Het Concilie van Trente heeft zich over de kwestie gebogen en kwam er eigenlijk niet goed uit. Daarom probeerde de Leuvense theoloog Cornelius Jansenius (1585-1638) een eind aan de discussie te maken door de werken van Augustinus te raadplegen. Maar de publicatie van zijn werk zorgde ervoor dat de discussie uit de hand liep.
Zijn tegenstanders slaagden erin om hem in diskrediet te brengen zodat de paus het boek van Jansenius verbood. Zelf kon hij zich niet meer verweren omdat hij inmiddels aan de pest bezweken was. De term ‘jansenist’ werd een manier om je tegenstanders het zwijgen op te leggen. Ongeveer op de manier waarop je tegenwoordig iemand ‘fascist’ kunt noemen.
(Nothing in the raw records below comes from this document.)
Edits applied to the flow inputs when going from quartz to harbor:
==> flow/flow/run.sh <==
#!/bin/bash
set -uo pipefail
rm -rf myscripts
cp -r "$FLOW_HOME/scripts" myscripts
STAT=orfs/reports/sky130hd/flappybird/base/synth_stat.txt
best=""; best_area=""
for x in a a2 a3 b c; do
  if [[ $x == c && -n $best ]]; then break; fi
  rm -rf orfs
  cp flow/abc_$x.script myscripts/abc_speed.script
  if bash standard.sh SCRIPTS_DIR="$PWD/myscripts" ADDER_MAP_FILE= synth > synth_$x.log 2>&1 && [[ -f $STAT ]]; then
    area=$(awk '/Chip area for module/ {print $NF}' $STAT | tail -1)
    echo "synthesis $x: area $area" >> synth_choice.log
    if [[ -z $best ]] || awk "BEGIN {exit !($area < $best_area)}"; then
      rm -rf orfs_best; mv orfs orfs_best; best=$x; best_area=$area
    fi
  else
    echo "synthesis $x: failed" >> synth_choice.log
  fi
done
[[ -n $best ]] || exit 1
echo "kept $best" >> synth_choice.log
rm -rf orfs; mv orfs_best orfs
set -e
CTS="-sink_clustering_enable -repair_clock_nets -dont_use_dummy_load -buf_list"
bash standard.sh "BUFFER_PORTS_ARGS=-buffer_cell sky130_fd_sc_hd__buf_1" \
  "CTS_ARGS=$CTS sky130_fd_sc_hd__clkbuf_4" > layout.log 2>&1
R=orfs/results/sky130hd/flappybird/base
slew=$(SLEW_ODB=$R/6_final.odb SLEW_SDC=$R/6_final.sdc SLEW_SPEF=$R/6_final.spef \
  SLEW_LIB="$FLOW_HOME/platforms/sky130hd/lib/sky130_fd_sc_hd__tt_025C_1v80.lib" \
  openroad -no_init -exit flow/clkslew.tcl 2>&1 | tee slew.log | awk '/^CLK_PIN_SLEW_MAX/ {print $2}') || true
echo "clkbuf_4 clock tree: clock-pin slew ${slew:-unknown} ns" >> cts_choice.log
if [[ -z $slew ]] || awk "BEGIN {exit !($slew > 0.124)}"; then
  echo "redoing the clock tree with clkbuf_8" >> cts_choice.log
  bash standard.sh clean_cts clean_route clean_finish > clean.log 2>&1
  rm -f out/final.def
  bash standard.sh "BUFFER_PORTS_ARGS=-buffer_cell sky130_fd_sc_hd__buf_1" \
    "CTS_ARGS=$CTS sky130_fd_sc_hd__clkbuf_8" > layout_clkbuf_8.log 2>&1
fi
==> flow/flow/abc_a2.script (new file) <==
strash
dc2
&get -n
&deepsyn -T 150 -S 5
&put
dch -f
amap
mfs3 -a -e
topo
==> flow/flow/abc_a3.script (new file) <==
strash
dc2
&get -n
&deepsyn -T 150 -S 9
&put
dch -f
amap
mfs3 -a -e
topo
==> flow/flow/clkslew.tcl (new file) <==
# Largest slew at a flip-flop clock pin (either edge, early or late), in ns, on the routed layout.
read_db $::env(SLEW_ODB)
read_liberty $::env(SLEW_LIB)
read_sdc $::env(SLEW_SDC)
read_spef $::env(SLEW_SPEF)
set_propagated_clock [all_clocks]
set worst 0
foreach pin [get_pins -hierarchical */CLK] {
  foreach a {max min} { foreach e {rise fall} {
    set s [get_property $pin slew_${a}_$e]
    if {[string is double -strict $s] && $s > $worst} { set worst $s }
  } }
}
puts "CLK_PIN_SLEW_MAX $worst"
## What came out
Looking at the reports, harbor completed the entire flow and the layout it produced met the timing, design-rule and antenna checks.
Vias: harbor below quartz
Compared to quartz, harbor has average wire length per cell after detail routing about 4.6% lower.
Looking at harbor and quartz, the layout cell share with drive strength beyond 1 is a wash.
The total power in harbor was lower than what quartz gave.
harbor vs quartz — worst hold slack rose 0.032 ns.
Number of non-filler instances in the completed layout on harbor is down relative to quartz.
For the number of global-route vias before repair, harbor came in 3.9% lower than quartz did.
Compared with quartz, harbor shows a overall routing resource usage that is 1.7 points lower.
Context: an optimization exercise on an open-source flow, tuned for small area. The choices shown serve that exercise and are no tape-out recipe. In this exercise RTL edits were held to simulation tests only and were not proved equivalent to the original. No driver is modelled on the clock port, so clocking that relies on it looks cheaper here than on a real chip. No activity file was given, so power comes from the tool's default toggle rates.

## job 102
Design obi_spi, start of the top module:
module obi_spi #(
  parameter int unsigned ADDR_WIDTH = 32,
  parameter int unsigned DATA_WIDTH = 32,
  parameter int unsigned NUM_SLAVES = 4
) (
  input logic clk_i,
  input logic rstn_i,
  input   logic                     obi_areq_i,
  output  logic                     obi_agnt_o,
  input   logic [ADDR_WIDTH-1:0]    obi_aaddr_i,
  input   logic [DATA_WIDTH-1:0]    obi_awdata_i,
  input   logic                     obi_awe_i,
  input   logic [DATA_WIDTH/8-1:0]  obi_abe_i,
  output  logic                     obi_rvalid_o,
  input   logic                     obi_rready_i,
  output  logic [DATA_WIDTH-1:0]    obi_rdata_o,
  output  logic                     obi_rerr_o,
  output  logic [NUM_SLAVES-1 : 0]  spi_ss_o,
  output  logic                     spi_sclk_o,
  output  logic                     spi_mosi_o,
  input   logic                     spi_miso_i,
  output  logic                     complete_o
);
Settings: LEC_CHECK=0, CAP_MARGIN=0, CORE_MARGIN=2, CORE_UTILIZATION=40, SLEW_MARGIN=0; clock period 10.0 ns.
standard.sh (not shown) runs the stock make flow with config.mk's settings and CLKGATE_MAP_FILE= SYNTH_SCRIPT=/design/flow/synth_recipe.tcl, a recipe that flattens the netlist after the stock synthesis.
==> flow/flow/run.sh <==
#!/bin/bash
# Standard ORFS layout (the standard.sh), with these changes:
#  - port buffers are buf_1 instead of the default clkdlybuf4s50_1,
#  - one tie cell drives all constant outputs,
#  - after floorplan, the combinational logic is re-mapped for area (OpenROAD restructure),
#  - CTS uses clkbuf_4 only and inserts no dummy loads,
#  - before repair_design, combinational cells go to their smallest drive strength,
#  - after CTS, clock buffers with an output slew over 110 ps become clkbuf_8.
# Each ORFS step's full log stays in orfs/logs/; make's own output goes to standard.log.
set -euo pipefail
export BUFFER_PORTS_ARGS="-buffer_cell sky130_fd_sc_hd__buf_1"
export SKIP_REPAIR_TIE_FANOUT=1
export CTS_ARGS="-sink_clustering_enable -repair_clock_nets -dont_use_dummy_load -buf_list sky130_fd_sc_hd__clkbuf_4"
export POST_FLOORPLAN_TCL="$PWD/flow/restructure.tcl"
export PRE_RESIZE_TCL="$PWD/flow/downsize.tcl"
export POST_CTS_TCL="$PWD/flow/clkbuf_upsize.tcl"
bash standard.sh > standard.log 2>&1
==> flow/flow/clkbuf_upsize.tcl <==
set db [ord::get_db]
set block [[$db getChip] getBlock]
set big [$db findMaster sky130_fd_sc_hd__clkbuf_8]
estimate_parasitics -placement
set swapped 0
foreach inst [$block getInsts] {
  set name [[$inst getMaster] getName]
  if {![string match "sky130_fd_sc_hd__clkbuf_*" $name] || $name eq "sky130_fd_sc_hd__clkbuf_8"} { continue }
  set out_net ""
  foreach iterm [$inst getITerms] {
    if {[$iterm isOutputSignal]} { set out_net [$iterm getNet] }
  }
  if {$out_net eq "" || [$out_net getSigType] ne "CLOCK"} { continue }
  set pin [get_pins -of_objects [get_cells [$inst getName]] -filter "direction==output"]
  set slew [get_property $pin slew_max]
  if {$slew > 0.110} {
    puts "clkbuf_upsize: [$inst getName] $name slew $slew -> sky130_fd_sc_hd__clkbuf_8"
    $inst swapMaster $big
    incr swapped
  }
}
if {$swapped > 0} {
  detailed_placement
  check_placement -verbose
  estimate_parasitics -placement
}
Other scripts of this flow, unchanged in this note and not shown: flow/flow/downsize.tcl, flow/flow/restructure.tcl
Input-level comparison between job 101 and job 102:
Settings: swapping 0 for 20 in SLEW_MARGIN; swapping 0 for 20 in CAP_MARGIN.
-- flow/flow/run.sh --
<<< job 102, line 6
#  - CTS uses clkbuf_4 only and inserts no dummy loads,
#  - before repair_design, combinational cells go to their smallest drive strength,
#  - after CTS, clock buffers with an output slew over 110 ps become clkbuf_8.
# Each ORFS step's full log stays in orfs/logs/; make's own output goes to standard.log.
set -euo pipefail
>>> job 101, line 6
#  - CTS uses clkbuf_4 only and inserts no dummy loads,
#  - before repair_design, combinational cells go to their smallest drive strength,
#  - after CTS, clock buffers with an output slew over 100 ps become clkbuf_8.
# Each ORFS step's full log stays in orfs/logs/; make's own output goes to standard.log.
set -euo pipefail
-- flow/flow/clkbuf_upsize.tcl --
<<< job 102, line 14
  set pin [get_pins -of_objects [get_cells [$inst getName]] -filter "direction==output"]
  set slew [get_property $pin slew_max]
  if {$slew > 0.110} {
    puts "clkbuf_upsize: [$inst getName] $name slew $slew -> sky130_fd_sc_hd__clkbuf_8"
    $inst swapMaster $big
>>> job 101, line 14
  set pin [get_pins -of_objects [get_cells [$inst getName]] -filter "direction==output"]
  set slew [get_property $pin slew_max]
  if {$slew > 0.100} {
    puts "clkbuf_upsize: [$inst getName] $name slew $slew -> sky130_fd_sc_hd__clkbuf_8"
    $inst swapMaster $big
--- outcome ---
- The via count reported for job 101 is greater than that of job 102 by 33.
- Of job 102 and job 101, the lower setup slack of the critical path after layout belongs to job 102.
- Going from job 102 to job 101, area growth from synthesis to layout picked up an extra 0.35 points; global-route usage neither gained nor lost much; clock network fraction of design power picked up an extra 1.2 points.
- Comparing job 101 against job 102, there is no change at all in count of clock-buffer cells in the layout.
- Summary of job 101 over job 102: sequential cell area about even, power rose about 2%.

job 8335:
Another version of the RTL of obi_spi (not shown whole).
For scale: ~560 cells after synthesis, roughly 72 flip-flops, roughly 3900 um2 of cells after synthesis.
## obi_spi
module obi_spi #(
  parameter int unsigned ADDR_WIDTH = 32,
  parameter int unsigned DATA_WIDTH = 32,
  parameter int unsigned NUM_SLAVES = 4
) (
  input logic clk_i,
  input logic rstn_i,
  input   logic                     obi_areq_i,
  output  logic                     obi_agnt_o,
  input   logic [ADDR_WIDTH-1:0]    obi_aaddr_i,
  input   logic [DATA_WIDTH-1:0]    obi_awdata_i,
  input   logic                     obi_awe_i,
  input   logic [DATA_WIDTH/8-1:0]  obi_abe_i,
  output  logic                     obi_rvalid_o,
  input   logic                     obi_rready_i,
  output  logic [DATA_WIDTH-1:0]    obi_rdata_o,
  output  logic                     obi_rerr_o,
  output  logic [NUM_SLAVES-1 : 0]  spi_ss_o,
  output  logic                     spi_sclk_o,
  output  logic                     spi_mosi_o,
  input   logic                     spi_miso_i,
  output  logic                     complete_o
);
clock: 10.0 ns
lec_check: 0
abc_area: 1
cap_margin: 20
core_margin: 2
core_utilization: 40
slew_margin: 20
run.sh (not shown) runs the stock make flow with config.mk's settings and CLKGATE_MAP_FILE= SYNTH_SCRIPT=/design/flow/synth_recipe.tcl, a recipe that flattens the netlist after the stock synthesis.
Stock flow here: none of the scripts above is used.
Relative to job 8335, the following input files were edited for job 2665:
# job 8335
export LEC_CHECK = 0
export ABC_AREA = 1
export CAP_MARGIN = 20
export CORE_MARGIN = 2
export CORE_UTILIZATION = 40
export SLEW_MARGIN = 20
create_clock -name core_clock -period 10.0 [get_ports {clk_i}]
# job 2665
export LEC_CHECK = 0
export CAP_MARGIN = 20
export CORE_MARGIN = 2
export CORE_UTILIZATION = 65
export PLACE_DENSITY = 0.85
export SLEW_MARGIN = 20
create_clock -name core_clock -period 10.0 [get_ports {clk_i}]
==> flow/flow/run.sh (new file) <==
#!/bin/bash
# Standard ORFS layout, with single-drive-strength port buffers, small clock buffers and no CTS
# dummy loads, and a shared tie cell for the constant outputs. Each step's full log stays in
# orfs/logs/; make's own output goes to standard.log.
set -euo pipefail
export BUFFER_PORTS_ARGS="-buffer_cell sky130_fd_sc_hd__buf_1"
export SKIP_REPAIR_TIE_FANOUT=1
export CTS_ARGS="-sink_clustering_enable -repair_clock_nets -dont_use_dummy_load -buf_list sky130_fd_sc_hd__clkbuf_4 -sink_clustering_size 24 -sink_clustering_max_diameter 60"
bash standard.sh > standard.log 2>&1
==> flow/standard.sh (new file) <==
#!/bin/bash
# synth_recipe.tcl (not shown) runs the flow's synth.tcl, then flattens the netlist and writes it again
# the make line also repeats each setting of config.mk as NAME=value (left out here)
make -C /OpenROAD-flow-scripts/flow DESIGN_CONFIG=/design/flow/config.mk WORK_HOME=/design/flow/orfs CLKGATE_MAP_FILE= SYNTH_SCRIPT=/design/flow/synth_recipe.tcl "${@:-finish}"
removed: flow/run.sh
Findings:
Job 2665 gives less routed wire length than job 8335 did.
Per the comparison of job 2665 with job 8335, final instance area went down about 21%, worst hold slack went up 0.018 ns.
In job 2665, power share of the combinational group is lower than in job 8335.
On job 2665: all-layer global routing usage is 6.8 points higher than what job 8335 gave.
Termination of the worst setup path = cnt_q[0]$_DFF_P_: job 2665; termination of the worst setup path = spi_mosi_o: job 8335
Total via count after detailed routing: job 2665 < job 8335
Job 8335 consumes more power than job 2665.
Job 2665 reports its classification of the worst setup path as in -> reg while job 8335 reports reg -> out.
Routed wire length on met2 sits lower in job 2665 than in job 8335.
From job 8335 to job 2665 the numbers moved as follows: wire length on met3 went down by 140 um; post-synthesis instance area went down by 7.3%; total cell area at the placement stage went down by about 20%.
[inputs] job 6512 vs job 2665
# job 2665
export LEC_CHECK = 0
export CAP_MARGIN = 20
export CORE_MARGIN = 2
export CORE_UTILIZATION = 65
export PLACE_DENSITY = 0.85
export SLEW_MARGIN = 20
create_clock -name core_clock -period 10.0 [get_ports {clk_i}]
# job 6512
export LEC_CHECK = 0
export CAP_MARGIN = 20
export CORE_MARGIN = 2
export CORE_UTILIZATION = 75
export PLACE_DENSITY = 0.9
export SLEW_MARGIN = 20
create_clock -name core_clock -period 10.0 [get_ports {clk_i}]
==> flow/flow/run.sh <==
#!/bin/bash
# Standard ORFS layout (the standard.sh), with these changes:
#  - port buffers are buf_1 instead of the default clkdlybuf4s50_1,
#  - one tie cell drives all constant outputs,
#  - CTS uses clkbuf_4 only and inserts no dummy loads,
#  - before repair_design, combinational cells go to their smallest drive strength.
# Each ORFS step's full log stays in orfs/logs/; make's own output goes to standard.log.
set -euo pipefail
export BUFFER_PORTS_ARGS="-buffer_cell sky130_fd_sc_hd__buf_1"
export SKIP_REPAIR_TIE_FANOUT=1
export CTS_ARGS="-sink_clustering_enable -repair_clock_nets -dont_use_dummy_load -buf_list sky130_fd_sc_hd__clkbuf_4"
export PRE_RESIZE_TCL="$PWD/flow/downsize.tcl"
bash standard.sh > standard.log 2>&1
==> flow/flow/downsize.tcl (new file) <==
# Before repair_design: put every combinational cell at the smallest drive strength of its
# family (synthesis sizes for a far tighter clock than the design has); repair_design then
# upsizes wherever slew, capacitance or fanout need it.
set db [ord::get_db]
set block [[$db getChip] getBlock]
set smallest [dict create]
foreach lib [$db getLibs] {
  foreach m [$lib getMasters] {
    set n [$m getName]
    if {[regexp {^(sky130_fd_sc_hd__[a-z0-9]+)_([0-9]+)$} $n -> fam drv]} {
      set a [expr {[$m getWidth] * [$m getHeight]}]
      if {![dict exists $smallest $fam] || $a < [lindex [dict get $smallest $fam] 1]} {
        dict set smallest $fam [list $m $a]
      }
    }
  }
}
set n_swapped 0
foreach inst [$block getInsts] {
  set m [$inst getMaster]
  set n [$m getName]
  if {![regexp {^(sky130_fd_sc_hd__[a-z0-9]+)_([0-9]+)$} $n -> fam drv]} { continue }
  if {[regexp {__(df|edf|sdf|dl|clk|conb|tap|fill|decap|diode)} $n]} { continue }
  if {![dict exists $smallest $fam]} { continue }
  set best [lindex [dict get $smallest $fam] 0]
  if {[$best getName] ne $n} {
    $inst swapMaster $best
    incr n_swapped
  }
}
puts "downsize: swapped $n_swapped instances to their family's smallest cell"
==> comparison <==
Summary — global-route track usage on met2, job 6512 relative to job 2665: higher, by 8.9 points. Status: met3 layer usage reported by global route parity (job 6512, job 2665). In the route summary, job 6512 ends up with a via count exceeding that of job 2665.
Relative to job 6512, the following input files were edited for job 6338:
# job 6512
export LEC_CHECK = 0
export CAP_MARGIN = 20
export CORE_MARGIN = 2
export CORE_UTILIZATION = 75
export PLACE_DENSITY = 0.9
export SLEW_MARGIN = 20
create_clock -name core_clock -period 10.0 [get_ports {clk_i}]
# job 6338
export LEC_CHECK = 0
export ABC_AREA = 1
export CAP_MARGIN = 20
export CORE_MARGIN = 2
export CORE_UTILIZATION = 40
export SLEW_MARGIN = 20
create_clock -name core_clock -period 10.0 [get_ports {clk_i}]
==> flow/flow/run.sh <==
#!/bin/bash
# Standard ORFS layout, with single-drive-strength port buffers, no CTS dummy loads and a
# shared tie cell for the constant outputs. Each step's full log stays in orfs/logs/.
set -euo pipefail
export BUFFER_PORTS_ARGS="-buffer_cell sky130_fd_sc_hd__buf_1"
export SKIP_REPAIR_TIE_FANOUT=1
export CTS_ARGS="-sink_clustering_enable -repair_clock_nets -dont_use_dummy_load"
bash standard.sh > standard.log 2>&1
removed: flow/flow/downsize.tcl
### Flow results
- What job 6338 reported for die area has to be multiplied by 0.51 to get the figure for job 6512.
- Job 6338 ended up with a higher area after synthesis than job 6512 did.
- Sequential cell count of job 6512 is on par with job 6338.
- Between job 6338 and job 6512, it is job 6338 whose pre-CTS setup slack is higher, by 0.92 ns.
- Maximum fanout count along the critical path, job 6512 and job 6338: higher on job 6512
- Job 6338 against job 6512: areal power density over the cells closely matched the old numbers; overall power of the completed layout increased by 12% relative to the old numbers; number of distinct library cell variants in the gate-level netlist after synthesis decreased by 14 relative to the old numbers.
- Side by side, clock period minus worst slack turned out lower in job 6338 than in job 6512.
Relative to job 6338, the following input files were edited for job 3584:
# job 6338
export LEC_CHECK = 0
export ABC_AREA = 1
export CAP_MARGIN = 20
export CORE_MARGIN = 2
export CORE_UTILIZATION = 40
export SLEW_MARGIN = 20
create_clock -name core_clock -period 10.0 [get_ports {clk_i}]
# job 3584
export LEC_CHECK = 0
export CAP_MARGIN = 20
export CORE_MARGIN = 2
export CORE_UTILIZATION = 65
export PLACE_DENSITY = 0.85
export SLEW_MARGIN = 20
create_clock -name core_clock -period 10.0 [get_ports {clk_i}]
==> flow/flow/run.sh <==
#!/bin/bash
# Standard ORFS layout (the standard.sh), with these changes:
#  - port buffers are buf_1 instead of the default clkdlybuf4s50_1,
#  - one tie cell drives all constant outputs,
#  - CTS uses clkbuf_4 only and inserts no dummy loads,
#  - before repair_design, combinational cells go to their smallest drive strength.
# Each ORFS step's full log stays in orfs/logs/; make's own output goes to standard.log.
set -euo pipefail
export BUFFER_PORTS_ARGS="-buffer_cell sky130_fd_sc_hd__buf_1"
export SKIP_REPAIR_TIE_FANOUT=1
export CTS_ARGS="-sink_clustering_enable -repair_clock_nets -dont_use_dummy_load -buf_list sky130_fd_sc_hd__clkbuf_4"
export PRE_RESIZE_TCL="$PWD/flow/downsize.tcl"
bash standard.sh > standard.log 2>&1
==> flow/flow/downsize.tcl (new file) <==
# Before repair_design: put every combinational cell at the smallest drive strength of its
# family (synthesis sizes for a far tighter clock than the design has); repair_design then
# upsizes wherever slew, capacitance or fanout need it.
set db [ord::get_db]
set block [[$db getChip] getBlock]
set smallest [dict create]
foreach lib [$db getLibs] {
  foreach m [$lib getMasters] {
    set n [$m getName]
    if {[regexp {^(sky130_fd_sc_hd__[a-z0-9]+)_([0-9]+)$} $n -> fam drv]} {
      set a [expr {[$m getWidth] * [$m getHeight]}]
      if {![dict exists $smallest $fam] || $a < [lindex [dict get $smallest $fam] 1]} {
        dict set smallest $fam [list $m $a]
      }
    }
  }
}
set n_swapped 0
foreach inst [$block getInsts] {
  set m [$inst getMaster]
  set n [$m getName]
  if {![regexp {^(sky130_fd_sc_hd__[a-z0-9]+)_([0-9]+)$} $n -> fam drv]} { continue }
  if {[regexp {__(df|edf|sdf|dl|clk|conb|tap|fill|decap|diode)} $n]} { continue }
  if {![dict exists $smallest $fam]} { continue }
  set best [lindex [dict get $smallest $fam] 0]
  if {[$best getName] ne $n} {
    $inst swapMaster $best
    incr n_swapped
  }
}
puts "downsize: swapped $n_swapped instances to their family's smallest cell"
==> comparison <==
The lower final cell count came out of job 3584.
Clock power down 26% in job 3584 wrt job 6338
In the flow results for job 6338 and job 3584, the post-synthesis sequential area ratio is smaller on job 6338.
Going from job 6338 to job 3584, number of well taps has decreased; maximum ir drop on the vdd rail climbed 0.016 mV; global-route wire length before repair dropped 3.0 mm.
Diff job 6338 -> job 3584: design area dropped 10%, detailed-routed wire length on met2 dropped 12%.
The via count reported for job 3584 is lower than the one for job 6338.
Part of the cycle the worst path needs was higher in the run labelled job 3584.
Diff job 6338 -> job 3584 | cell area after synthesis | down by a little under 10%

[port drivers added, routing unchanged]
The results above use ideal ports. As a check the final layouts listed here were re-extracted and re-timed, cells and wires unchanged.
Step 1 sets driving cells, clkbuf_16 on the clock port and buf_2 on the other inputs (assumed; they add their load-dependent delay and slew).
Step 2 moves the port delays by t, midway between the first and last clock arrival at a register: inputs arrive t later, outputs are due t later. That takes back most of the time a late clock gives input paths.
Three values: ideal ports, drivers, drivers and shift; two values: the first two.
run	shift t [ns]	setup WS [ns]	clock arrival spread, ns	slew at the worst register clock pin (ns)
job 102	0.362	4.072 / 4.079 / 3.717	0.029 / 0.030	0.10 / 0.10
job 101	0.360	4.090 / 4.097 / 3.736	0.032 / 0.033	0.10 / 0.10
job 8335	0.372	5.946 / 5.915 / 5.783	0.008 / 0.008	0.08 / 0.08
job 2665	0.415	5.492 / 5.493 / 5.078	0.032 / 0.032	0.12 / 0.12
job 6512	0.419	5.537 / 5.532 / 5.113	0.028 / 0.028	0.12 / 0.12
job 6338	0.365	6.384 / 6.354 / 6.061	0.028 / 0.027	0.08 / 0.08
job 3584	0.432	5.472 / 5.475 / 5.043	0.028 / 0.028	0.12 / 0.12
After both steps setup and hold are still met in every run listed. For job 3584, which loses most, drivers alone change the setup slack by +0.003 ns; drivers and shift together by -0.429 ns.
Je maakt daarmee duidelijk dat iemand niet deugt en verdere discussie daarover is uitgesloten.
Aan de kwestie hebben we zelfs nog een kerkscheuring overgehouden. Het ontstaan in 1723 van de oud-katholieke kerk is mede veroorzaakt door de discussie over het jansenisme.
De term ‘jansenisme’ werd al snel een soort containerbegrip waarin je van alles kwijt kon en waarin Jansenius zich niet herkend zou hebben. Toch zijn er enkele typische kenmerken die tot op de dag van vandaag zijn blijven bestaan. Bijvoorbeeld de nadruk op de autonomie van de lokale kerk. Die kwestie zou een van de losse eindjes van het Tweede Vaticaans Concilie worden.